• Task description
Filter the entries for the word "YRRRR". Copy each line in which it occurs.
↓↓↓
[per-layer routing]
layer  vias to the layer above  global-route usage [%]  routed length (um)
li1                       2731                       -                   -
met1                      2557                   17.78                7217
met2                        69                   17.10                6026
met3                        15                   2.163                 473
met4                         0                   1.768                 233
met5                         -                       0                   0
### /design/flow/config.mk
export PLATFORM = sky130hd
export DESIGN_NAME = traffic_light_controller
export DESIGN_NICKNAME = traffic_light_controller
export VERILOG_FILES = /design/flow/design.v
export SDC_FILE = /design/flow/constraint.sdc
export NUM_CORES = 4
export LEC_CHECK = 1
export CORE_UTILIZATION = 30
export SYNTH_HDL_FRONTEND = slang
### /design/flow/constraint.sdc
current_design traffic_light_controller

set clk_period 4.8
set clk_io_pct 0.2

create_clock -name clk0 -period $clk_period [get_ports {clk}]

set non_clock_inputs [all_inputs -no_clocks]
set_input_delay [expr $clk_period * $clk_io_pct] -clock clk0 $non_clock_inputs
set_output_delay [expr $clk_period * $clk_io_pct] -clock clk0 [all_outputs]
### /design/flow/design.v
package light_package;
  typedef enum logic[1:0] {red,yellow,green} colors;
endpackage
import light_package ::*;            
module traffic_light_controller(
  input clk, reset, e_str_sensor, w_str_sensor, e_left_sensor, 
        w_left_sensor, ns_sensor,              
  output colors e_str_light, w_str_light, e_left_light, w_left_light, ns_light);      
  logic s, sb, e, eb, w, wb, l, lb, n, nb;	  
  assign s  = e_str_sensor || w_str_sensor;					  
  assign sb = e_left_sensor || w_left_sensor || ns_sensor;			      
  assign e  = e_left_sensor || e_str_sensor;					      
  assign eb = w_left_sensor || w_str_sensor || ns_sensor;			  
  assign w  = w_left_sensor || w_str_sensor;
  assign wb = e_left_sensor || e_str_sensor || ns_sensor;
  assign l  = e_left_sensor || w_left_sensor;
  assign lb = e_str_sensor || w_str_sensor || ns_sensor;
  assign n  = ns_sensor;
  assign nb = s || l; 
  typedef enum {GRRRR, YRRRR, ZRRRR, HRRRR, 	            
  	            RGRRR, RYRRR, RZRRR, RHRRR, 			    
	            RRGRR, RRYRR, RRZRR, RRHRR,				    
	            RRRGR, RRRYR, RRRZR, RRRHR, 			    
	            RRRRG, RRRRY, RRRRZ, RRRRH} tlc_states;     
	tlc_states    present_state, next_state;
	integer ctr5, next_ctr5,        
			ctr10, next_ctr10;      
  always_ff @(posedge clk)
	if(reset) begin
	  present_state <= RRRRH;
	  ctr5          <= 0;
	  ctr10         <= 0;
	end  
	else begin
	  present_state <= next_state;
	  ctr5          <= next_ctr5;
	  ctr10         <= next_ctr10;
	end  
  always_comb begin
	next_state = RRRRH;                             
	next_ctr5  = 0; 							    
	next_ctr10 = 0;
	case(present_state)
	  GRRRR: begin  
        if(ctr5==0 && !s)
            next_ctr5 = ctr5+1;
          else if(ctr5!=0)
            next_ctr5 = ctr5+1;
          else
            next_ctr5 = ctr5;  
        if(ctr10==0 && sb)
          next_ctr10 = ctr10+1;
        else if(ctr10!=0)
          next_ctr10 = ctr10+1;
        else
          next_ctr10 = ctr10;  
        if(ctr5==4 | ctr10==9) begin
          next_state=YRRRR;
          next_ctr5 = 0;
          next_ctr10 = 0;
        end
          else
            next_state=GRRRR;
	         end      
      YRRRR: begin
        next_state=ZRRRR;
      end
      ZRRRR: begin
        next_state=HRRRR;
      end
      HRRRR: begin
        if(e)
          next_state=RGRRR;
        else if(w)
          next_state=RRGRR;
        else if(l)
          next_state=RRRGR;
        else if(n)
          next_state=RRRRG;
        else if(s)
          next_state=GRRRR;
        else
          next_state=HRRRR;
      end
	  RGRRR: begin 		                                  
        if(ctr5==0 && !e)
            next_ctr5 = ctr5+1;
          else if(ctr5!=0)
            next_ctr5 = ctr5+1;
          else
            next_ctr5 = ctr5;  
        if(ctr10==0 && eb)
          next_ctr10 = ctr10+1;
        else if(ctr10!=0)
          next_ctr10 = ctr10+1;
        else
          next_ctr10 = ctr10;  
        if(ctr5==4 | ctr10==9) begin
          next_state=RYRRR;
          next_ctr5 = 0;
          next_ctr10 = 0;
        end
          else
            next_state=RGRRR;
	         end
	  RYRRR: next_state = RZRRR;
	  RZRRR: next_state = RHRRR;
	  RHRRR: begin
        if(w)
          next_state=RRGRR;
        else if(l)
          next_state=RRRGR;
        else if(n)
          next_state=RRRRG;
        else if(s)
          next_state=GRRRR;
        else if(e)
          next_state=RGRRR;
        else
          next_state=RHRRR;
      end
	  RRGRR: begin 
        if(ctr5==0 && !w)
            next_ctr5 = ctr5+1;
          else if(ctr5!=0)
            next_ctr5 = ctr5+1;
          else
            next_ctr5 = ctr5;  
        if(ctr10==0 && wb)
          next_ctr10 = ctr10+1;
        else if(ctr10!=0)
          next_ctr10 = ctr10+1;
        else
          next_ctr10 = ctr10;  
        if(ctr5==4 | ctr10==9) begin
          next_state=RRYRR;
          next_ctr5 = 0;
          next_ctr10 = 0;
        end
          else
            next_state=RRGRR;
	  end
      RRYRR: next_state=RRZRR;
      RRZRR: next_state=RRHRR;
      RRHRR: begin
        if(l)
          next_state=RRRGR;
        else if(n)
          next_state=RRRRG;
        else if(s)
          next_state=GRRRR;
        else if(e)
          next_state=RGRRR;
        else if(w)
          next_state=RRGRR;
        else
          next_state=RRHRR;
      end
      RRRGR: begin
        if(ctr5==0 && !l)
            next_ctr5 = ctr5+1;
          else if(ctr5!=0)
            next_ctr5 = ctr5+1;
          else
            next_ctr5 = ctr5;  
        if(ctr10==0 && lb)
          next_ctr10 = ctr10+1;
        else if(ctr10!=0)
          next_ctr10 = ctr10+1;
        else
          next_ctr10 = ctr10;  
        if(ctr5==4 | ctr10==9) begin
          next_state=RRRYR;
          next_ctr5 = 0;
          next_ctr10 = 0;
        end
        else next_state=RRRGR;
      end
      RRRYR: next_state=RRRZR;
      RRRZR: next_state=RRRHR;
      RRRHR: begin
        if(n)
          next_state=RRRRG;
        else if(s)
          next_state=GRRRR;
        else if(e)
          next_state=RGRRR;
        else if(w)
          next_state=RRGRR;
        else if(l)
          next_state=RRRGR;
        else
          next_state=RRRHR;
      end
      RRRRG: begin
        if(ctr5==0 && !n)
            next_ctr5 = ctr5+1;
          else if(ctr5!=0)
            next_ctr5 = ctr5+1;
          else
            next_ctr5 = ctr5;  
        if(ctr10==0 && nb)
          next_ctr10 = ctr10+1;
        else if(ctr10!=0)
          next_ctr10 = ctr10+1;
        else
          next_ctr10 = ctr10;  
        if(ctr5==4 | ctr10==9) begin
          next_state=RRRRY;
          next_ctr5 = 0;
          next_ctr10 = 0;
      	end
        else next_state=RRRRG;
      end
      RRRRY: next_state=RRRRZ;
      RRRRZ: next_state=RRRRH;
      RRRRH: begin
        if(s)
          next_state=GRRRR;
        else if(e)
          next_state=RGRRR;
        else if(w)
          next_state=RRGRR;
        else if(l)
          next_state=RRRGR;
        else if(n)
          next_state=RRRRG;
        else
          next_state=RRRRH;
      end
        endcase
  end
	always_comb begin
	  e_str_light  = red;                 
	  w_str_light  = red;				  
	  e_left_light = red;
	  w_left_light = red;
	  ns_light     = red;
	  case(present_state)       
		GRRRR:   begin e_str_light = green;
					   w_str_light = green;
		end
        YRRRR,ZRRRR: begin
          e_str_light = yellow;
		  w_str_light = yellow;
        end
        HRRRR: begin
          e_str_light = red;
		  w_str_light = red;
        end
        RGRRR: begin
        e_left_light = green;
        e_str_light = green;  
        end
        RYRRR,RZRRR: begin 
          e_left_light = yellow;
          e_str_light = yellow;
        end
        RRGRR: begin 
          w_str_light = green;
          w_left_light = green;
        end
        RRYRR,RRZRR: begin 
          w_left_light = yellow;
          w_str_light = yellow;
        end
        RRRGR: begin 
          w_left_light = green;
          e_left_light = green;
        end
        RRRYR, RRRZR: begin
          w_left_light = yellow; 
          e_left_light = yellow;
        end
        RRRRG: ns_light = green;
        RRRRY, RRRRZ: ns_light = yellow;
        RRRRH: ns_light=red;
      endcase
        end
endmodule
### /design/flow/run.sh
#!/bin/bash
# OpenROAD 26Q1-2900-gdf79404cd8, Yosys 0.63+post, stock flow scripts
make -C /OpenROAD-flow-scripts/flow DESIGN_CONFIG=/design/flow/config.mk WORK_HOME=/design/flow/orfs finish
↑↑↑
• Output
  typedef enum {GRRRR, YRRRR, ZRRRR, HRRRR, 	            
          next_state=YRRRR;
      YRRRR: begin
        YRRRR,ZRRRR: begin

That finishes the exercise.